[Problem to solve] Find the line in the entries below that contains "slowest_delay_ns = 0.40". Repeat it exactly, and every line after it through the line that contains "whs_ns = 0.430".

————————

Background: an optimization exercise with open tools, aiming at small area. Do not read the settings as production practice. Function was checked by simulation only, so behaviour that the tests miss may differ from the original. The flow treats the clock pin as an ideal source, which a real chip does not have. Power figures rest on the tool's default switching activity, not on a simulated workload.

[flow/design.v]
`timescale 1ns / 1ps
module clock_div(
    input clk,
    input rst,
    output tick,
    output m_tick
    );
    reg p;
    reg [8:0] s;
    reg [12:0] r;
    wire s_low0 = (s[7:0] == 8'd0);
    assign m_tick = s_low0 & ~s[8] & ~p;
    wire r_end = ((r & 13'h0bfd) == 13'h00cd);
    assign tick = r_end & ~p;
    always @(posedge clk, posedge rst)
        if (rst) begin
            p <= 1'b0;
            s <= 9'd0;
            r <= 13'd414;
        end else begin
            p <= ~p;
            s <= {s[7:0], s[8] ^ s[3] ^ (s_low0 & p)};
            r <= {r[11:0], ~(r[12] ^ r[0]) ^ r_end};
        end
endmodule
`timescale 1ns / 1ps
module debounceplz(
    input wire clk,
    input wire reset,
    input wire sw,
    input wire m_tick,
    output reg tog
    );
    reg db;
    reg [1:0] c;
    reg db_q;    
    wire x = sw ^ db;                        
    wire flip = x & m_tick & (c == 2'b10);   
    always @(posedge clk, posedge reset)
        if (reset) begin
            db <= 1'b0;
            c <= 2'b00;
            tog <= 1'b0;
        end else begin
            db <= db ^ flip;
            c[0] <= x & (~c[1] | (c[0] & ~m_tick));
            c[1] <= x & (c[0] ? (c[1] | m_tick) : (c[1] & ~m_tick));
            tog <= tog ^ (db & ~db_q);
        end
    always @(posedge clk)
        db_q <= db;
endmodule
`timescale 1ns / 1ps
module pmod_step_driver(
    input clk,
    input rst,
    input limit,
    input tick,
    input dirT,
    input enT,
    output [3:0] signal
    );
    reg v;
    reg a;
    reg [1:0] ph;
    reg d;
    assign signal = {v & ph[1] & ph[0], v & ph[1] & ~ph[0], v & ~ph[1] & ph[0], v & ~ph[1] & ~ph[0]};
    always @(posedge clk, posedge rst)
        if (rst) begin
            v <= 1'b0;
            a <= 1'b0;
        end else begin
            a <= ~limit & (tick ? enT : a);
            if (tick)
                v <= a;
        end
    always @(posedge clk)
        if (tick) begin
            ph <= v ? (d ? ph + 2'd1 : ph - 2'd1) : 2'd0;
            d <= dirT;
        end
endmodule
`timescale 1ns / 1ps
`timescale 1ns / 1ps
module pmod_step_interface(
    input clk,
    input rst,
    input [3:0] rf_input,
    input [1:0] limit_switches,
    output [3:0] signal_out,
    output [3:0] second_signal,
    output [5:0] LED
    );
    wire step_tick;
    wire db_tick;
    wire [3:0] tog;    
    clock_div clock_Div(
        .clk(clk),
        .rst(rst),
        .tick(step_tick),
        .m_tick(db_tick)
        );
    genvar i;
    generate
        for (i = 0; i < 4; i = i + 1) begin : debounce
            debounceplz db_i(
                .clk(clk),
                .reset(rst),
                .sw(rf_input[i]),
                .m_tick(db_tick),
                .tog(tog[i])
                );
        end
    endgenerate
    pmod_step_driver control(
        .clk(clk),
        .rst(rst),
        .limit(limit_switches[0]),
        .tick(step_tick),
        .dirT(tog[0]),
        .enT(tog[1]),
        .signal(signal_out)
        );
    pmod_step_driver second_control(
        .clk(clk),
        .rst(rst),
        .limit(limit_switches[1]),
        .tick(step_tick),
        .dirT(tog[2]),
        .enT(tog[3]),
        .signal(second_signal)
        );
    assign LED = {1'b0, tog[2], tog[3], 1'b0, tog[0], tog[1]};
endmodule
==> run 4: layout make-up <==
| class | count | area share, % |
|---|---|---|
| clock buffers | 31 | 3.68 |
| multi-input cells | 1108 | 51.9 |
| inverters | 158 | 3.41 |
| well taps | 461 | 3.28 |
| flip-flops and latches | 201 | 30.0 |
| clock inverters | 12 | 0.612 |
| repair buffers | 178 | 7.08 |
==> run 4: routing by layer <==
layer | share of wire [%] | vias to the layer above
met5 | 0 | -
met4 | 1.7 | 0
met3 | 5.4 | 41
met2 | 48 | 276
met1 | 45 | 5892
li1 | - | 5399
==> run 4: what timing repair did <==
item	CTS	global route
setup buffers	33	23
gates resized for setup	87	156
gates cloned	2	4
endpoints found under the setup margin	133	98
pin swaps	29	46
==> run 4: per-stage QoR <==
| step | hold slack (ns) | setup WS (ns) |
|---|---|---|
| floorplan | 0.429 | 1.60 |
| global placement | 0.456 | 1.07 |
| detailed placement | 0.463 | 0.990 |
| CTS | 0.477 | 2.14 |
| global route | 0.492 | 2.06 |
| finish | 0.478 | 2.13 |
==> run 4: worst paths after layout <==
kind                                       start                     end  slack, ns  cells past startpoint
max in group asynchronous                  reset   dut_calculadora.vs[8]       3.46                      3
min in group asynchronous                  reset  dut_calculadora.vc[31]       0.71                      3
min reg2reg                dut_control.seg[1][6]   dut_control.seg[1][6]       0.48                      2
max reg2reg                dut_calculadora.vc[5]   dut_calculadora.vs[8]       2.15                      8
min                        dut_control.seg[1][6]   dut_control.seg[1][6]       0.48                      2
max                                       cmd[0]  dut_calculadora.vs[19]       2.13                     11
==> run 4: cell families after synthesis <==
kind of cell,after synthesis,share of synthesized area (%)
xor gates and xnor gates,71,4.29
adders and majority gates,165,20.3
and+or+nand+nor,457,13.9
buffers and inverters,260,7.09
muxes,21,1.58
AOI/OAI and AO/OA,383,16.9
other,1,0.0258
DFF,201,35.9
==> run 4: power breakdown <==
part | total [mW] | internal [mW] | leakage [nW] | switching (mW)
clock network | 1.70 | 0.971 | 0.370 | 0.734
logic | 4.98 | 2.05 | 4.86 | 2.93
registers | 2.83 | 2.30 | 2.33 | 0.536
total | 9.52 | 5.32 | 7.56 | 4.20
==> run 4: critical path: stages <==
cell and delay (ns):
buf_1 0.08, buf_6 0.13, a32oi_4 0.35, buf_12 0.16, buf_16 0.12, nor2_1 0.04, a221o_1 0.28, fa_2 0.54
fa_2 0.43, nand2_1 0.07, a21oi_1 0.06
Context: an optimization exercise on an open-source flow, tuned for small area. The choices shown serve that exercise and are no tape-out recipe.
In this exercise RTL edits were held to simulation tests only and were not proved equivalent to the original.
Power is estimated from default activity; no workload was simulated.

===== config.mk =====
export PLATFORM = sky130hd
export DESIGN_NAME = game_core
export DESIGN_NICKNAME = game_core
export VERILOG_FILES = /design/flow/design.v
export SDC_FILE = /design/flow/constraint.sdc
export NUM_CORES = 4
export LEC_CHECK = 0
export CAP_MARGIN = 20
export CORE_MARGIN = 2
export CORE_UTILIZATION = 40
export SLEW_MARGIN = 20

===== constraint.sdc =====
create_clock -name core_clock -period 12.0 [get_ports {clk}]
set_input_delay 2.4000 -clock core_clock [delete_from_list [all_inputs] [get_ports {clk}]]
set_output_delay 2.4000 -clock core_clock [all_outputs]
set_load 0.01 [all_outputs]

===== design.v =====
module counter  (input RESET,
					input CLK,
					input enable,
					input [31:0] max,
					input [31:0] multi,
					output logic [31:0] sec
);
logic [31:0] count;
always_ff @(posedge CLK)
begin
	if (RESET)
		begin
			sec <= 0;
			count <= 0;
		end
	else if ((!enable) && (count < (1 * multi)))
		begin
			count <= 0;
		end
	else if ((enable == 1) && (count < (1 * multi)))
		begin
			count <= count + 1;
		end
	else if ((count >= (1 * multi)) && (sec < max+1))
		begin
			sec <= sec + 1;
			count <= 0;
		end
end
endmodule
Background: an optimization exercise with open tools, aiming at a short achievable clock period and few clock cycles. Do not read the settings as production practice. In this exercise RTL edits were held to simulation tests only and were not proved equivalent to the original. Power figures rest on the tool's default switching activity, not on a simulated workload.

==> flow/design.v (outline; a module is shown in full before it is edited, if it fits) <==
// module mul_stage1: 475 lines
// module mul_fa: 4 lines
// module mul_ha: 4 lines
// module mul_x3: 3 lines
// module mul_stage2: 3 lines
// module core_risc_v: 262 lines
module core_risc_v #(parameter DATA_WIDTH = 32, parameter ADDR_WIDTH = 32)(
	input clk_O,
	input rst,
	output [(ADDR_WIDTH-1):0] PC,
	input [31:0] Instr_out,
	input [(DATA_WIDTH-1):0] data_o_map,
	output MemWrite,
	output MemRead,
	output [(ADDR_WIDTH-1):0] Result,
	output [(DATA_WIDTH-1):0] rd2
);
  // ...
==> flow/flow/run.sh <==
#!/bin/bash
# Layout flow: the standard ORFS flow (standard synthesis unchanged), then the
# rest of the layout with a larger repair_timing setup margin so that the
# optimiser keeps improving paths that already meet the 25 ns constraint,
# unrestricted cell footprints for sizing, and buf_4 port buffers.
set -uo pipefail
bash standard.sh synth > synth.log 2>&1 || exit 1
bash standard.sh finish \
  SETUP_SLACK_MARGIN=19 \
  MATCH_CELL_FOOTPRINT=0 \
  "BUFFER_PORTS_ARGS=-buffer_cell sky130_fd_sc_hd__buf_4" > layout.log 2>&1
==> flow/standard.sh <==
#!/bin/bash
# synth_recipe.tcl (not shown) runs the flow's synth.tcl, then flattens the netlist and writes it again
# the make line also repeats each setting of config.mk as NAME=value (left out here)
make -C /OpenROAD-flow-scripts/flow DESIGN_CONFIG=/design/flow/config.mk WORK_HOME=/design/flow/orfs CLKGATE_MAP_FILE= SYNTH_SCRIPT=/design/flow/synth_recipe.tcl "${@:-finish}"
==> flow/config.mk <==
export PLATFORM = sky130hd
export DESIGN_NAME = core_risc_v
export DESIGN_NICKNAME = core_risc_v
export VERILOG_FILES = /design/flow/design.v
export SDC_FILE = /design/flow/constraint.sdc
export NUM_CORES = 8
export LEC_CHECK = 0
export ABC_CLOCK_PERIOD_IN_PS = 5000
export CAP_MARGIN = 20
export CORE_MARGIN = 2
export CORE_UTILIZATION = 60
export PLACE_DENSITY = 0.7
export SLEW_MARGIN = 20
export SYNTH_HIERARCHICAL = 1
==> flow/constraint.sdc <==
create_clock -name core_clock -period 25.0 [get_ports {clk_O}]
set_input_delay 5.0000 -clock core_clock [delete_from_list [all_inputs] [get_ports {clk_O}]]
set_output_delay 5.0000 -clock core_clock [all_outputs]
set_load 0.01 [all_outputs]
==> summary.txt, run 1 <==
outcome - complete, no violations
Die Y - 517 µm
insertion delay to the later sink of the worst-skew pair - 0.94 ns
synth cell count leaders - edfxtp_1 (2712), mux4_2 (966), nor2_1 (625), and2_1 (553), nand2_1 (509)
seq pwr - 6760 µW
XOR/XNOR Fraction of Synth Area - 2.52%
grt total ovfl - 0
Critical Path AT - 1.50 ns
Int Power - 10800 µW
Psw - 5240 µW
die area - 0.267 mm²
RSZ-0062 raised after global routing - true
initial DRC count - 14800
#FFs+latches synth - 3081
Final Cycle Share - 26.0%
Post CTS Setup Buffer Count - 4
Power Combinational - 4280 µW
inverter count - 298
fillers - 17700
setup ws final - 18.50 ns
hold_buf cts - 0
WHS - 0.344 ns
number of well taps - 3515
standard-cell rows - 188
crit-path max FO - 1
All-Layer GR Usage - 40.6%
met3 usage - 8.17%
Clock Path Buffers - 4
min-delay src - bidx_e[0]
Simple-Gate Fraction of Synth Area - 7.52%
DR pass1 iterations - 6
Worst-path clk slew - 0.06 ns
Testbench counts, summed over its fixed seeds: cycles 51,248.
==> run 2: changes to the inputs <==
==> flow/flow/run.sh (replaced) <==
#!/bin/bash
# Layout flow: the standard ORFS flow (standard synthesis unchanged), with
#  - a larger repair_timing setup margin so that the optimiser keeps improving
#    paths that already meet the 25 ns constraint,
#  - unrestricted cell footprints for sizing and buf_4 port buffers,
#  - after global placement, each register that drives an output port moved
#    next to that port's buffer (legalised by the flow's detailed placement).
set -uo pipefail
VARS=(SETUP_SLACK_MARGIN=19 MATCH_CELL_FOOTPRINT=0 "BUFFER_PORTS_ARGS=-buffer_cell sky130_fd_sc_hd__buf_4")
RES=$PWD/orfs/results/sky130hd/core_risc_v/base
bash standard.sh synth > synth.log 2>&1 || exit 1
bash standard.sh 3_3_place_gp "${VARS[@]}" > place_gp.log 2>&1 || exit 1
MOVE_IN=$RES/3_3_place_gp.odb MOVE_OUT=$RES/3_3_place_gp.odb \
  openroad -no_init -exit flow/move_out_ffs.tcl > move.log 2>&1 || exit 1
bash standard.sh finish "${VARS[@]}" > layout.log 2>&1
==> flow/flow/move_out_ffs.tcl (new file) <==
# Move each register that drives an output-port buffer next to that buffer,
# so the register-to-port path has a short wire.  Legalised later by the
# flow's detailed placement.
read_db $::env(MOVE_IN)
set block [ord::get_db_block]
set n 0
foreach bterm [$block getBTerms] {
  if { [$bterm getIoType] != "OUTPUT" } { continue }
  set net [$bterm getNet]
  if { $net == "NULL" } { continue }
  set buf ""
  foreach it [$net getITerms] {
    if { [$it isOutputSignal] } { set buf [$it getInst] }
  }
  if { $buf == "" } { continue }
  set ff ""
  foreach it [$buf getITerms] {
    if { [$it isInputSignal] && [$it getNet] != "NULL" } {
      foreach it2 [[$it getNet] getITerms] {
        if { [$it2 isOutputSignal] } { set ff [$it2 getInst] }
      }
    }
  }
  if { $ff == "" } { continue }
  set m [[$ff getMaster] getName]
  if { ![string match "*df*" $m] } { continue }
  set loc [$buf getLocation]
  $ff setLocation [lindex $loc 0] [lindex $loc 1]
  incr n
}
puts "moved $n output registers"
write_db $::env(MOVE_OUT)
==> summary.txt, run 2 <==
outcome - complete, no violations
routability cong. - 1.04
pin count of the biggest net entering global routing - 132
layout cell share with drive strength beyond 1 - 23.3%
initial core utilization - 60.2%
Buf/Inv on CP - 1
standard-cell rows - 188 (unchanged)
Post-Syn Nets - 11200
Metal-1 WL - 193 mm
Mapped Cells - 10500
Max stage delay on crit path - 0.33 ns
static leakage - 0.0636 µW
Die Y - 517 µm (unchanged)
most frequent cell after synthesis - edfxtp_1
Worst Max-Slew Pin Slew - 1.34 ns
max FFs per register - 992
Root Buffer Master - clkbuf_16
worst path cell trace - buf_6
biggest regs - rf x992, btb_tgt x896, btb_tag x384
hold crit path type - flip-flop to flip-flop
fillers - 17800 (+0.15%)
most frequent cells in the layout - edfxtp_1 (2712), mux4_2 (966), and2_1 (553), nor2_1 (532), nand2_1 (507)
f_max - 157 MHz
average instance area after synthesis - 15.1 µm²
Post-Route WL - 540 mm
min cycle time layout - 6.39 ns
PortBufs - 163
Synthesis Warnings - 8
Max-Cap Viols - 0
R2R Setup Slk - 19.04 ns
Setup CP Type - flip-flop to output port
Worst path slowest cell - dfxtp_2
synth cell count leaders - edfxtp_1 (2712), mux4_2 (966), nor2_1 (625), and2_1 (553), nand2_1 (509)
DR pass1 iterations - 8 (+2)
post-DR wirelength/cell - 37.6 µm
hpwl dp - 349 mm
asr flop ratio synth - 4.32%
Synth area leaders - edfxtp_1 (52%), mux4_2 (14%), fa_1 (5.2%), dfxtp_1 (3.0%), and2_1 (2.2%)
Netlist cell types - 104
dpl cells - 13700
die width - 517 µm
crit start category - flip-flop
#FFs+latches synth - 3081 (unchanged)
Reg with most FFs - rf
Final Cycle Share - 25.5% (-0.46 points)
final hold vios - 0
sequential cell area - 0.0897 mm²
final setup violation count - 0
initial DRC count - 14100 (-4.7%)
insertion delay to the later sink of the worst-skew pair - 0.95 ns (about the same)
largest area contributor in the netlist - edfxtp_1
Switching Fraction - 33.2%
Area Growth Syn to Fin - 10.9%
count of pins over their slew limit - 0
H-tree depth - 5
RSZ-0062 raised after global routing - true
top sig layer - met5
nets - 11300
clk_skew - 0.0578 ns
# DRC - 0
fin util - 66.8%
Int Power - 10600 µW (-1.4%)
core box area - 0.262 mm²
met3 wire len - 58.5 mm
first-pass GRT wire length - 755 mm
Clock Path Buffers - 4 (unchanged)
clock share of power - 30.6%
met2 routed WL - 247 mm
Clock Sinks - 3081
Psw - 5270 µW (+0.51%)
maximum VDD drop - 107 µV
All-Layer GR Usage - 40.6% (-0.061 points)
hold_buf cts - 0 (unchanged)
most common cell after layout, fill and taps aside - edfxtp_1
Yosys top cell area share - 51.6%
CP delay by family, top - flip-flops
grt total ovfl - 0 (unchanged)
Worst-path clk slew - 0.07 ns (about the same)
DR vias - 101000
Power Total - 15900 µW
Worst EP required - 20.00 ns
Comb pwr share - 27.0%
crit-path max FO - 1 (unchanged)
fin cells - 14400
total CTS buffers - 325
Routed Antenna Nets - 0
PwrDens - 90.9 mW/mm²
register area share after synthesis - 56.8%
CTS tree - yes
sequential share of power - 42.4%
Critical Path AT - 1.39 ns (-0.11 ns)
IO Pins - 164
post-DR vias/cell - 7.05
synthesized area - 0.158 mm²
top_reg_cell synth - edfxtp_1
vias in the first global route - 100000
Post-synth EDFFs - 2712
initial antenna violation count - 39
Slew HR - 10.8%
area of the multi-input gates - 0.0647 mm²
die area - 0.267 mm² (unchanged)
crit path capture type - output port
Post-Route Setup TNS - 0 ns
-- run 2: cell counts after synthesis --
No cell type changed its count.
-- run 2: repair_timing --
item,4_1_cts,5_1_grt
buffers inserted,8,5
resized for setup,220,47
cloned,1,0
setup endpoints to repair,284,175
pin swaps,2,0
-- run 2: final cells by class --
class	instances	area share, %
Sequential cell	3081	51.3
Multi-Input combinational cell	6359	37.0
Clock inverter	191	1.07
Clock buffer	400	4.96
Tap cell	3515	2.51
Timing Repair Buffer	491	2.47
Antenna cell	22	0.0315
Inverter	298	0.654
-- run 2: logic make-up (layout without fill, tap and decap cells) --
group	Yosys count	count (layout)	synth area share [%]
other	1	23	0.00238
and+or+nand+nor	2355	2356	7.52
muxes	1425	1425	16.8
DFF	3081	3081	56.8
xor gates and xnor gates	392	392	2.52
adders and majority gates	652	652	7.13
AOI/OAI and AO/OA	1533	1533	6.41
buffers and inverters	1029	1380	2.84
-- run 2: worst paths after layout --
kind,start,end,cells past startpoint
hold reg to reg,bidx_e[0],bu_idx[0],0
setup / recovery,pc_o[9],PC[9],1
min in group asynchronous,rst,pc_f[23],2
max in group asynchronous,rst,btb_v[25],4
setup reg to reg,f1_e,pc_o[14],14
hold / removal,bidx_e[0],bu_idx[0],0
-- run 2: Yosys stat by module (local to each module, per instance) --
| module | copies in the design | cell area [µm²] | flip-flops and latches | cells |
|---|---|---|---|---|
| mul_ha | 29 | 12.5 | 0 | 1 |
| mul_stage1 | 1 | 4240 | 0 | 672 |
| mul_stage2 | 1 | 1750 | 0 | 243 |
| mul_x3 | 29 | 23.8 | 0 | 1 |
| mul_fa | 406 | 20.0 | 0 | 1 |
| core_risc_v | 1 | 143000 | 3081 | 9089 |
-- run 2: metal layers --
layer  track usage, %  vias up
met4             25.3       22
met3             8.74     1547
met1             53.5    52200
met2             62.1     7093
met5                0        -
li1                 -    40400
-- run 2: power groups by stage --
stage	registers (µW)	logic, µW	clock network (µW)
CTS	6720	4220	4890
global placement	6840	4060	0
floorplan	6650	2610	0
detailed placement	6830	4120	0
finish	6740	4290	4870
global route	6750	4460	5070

————————

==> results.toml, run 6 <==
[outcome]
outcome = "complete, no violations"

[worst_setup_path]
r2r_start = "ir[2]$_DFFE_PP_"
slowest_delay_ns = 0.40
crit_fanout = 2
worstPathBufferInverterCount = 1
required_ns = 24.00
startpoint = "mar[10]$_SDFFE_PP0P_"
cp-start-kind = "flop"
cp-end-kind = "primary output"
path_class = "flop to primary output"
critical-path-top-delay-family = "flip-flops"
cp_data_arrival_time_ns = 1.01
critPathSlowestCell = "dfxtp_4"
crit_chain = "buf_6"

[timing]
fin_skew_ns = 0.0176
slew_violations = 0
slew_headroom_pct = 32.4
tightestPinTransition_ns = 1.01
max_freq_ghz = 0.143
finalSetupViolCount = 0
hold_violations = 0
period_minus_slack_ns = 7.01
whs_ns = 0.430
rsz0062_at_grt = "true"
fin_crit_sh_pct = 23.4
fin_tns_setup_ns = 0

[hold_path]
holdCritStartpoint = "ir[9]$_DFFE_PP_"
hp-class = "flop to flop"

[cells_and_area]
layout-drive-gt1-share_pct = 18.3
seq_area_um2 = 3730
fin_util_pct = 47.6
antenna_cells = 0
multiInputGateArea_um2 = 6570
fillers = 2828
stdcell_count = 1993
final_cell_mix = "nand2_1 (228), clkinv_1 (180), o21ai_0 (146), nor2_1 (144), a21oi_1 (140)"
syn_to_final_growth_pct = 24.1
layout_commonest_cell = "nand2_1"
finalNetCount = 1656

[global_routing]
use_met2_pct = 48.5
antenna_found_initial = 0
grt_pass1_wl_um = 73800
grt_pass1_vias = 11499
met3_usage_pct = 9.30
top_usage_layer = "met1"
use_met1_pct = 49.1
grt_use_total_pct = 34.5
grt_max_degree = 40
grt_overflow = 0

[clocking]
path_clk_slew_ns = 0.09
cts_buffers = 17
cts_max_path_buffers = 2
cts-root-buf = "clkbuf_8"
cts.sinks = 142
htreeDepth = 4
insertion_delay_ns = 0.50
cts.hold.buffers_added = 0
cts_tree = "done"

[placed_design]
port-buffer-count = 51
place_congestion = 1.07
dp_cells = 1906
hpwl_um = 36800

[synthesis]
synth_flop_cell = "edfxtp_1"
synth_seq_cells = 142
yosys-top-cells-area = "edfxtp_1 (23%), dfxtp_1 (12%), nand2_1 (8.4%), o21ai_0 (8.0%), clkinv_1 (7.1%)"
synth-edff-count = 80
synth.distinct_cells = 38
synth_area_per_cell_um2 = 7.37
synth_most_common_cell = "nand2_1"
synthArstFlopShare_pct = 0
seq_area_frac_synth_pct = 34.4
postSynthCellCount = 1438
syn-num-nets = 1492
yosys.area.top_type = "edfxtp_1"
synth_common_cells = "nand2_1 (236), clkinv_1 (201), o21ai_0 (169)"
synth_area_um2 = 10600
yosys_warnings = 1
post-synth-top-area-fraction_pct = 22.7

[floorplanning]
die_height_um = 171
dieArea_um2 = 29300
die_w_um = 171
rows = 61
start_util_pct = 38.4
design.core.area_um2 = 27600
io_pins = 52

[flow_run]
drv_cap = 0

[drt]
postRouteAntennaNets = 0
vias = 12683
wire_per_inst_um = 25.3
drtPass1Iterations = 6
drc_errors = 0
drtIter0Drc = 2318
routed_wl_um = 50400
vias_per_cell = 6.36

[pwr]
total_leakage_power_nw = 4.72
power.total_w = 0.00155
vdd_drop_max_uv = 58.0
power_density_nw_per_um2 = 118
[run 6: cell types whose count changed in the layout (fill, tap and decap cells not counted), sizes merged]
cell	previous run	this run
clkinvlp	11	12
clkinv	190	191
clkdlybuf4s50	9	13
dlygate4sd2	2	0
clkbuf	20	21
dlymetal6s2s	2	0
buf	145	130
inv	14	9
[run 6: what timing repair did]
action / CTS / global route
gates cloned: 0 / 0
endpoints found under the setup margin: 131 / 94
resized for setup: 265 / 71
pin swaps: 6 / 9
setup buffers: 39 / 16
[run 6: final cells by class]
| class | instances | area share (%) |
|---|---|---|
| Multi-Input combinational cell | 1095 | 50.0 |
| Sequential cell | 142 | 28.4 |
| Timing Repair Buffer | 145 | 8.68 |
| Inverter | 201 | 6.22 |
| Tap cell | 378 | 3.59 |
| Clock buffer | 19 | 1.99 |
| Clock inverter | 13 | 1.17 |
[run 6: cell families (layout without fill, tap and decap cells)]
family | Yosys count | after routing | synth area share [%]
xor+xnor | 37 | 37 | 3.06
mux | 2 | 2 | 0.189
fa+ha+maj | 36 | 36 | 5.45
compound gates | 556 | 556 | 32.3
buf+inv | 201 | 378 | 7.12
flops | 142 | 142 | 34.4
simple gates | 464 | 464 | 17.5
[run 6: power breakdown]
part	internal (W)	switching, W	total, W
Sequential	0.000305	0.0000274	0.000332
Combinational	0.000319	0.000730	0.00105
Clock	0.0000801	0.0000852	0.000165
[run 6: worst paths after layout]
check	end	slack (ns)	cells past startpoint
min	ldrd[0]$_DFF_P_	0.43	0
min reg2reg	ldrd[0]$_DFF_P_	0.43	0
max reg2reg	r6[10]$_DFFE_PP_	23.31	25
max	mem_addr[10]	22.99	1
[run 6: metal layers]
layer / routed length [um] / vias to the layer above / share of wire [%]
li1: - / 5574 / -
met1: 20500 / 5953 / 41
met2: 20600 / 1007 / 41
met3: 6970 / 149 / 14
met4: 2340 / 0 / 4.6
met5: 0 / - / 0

————————

[Your solution]
slowest_delay_ns = 0.40
crit_fanout = 2
worstPathBufferInverterCount = 1
required_ns = 24.00
startpoint = "mar[10]$_SDFFE_PP0P_"
cp-start-kind = "flop"
cp-end-kind = "primary output"
path_class = "flop to primary output"
critical-path-top-delay-family = "flip-flops"
cp_data_arrival_time_ns = 1.01
critPathSlowestCell = "dfxtp_4"
crit_chain = "buf_6"

[timing]
fin_skew_ns = 0.0176
slew_violations = 0
slew_headroom_pct = 32.4
tightestPinTransition_ns = 1.01
max_freq_ghz = 0.143
finalSetupViolCount = 0
hold_violations = 0
period_minus_slack_ns = 7.01
whs_ns = 0.430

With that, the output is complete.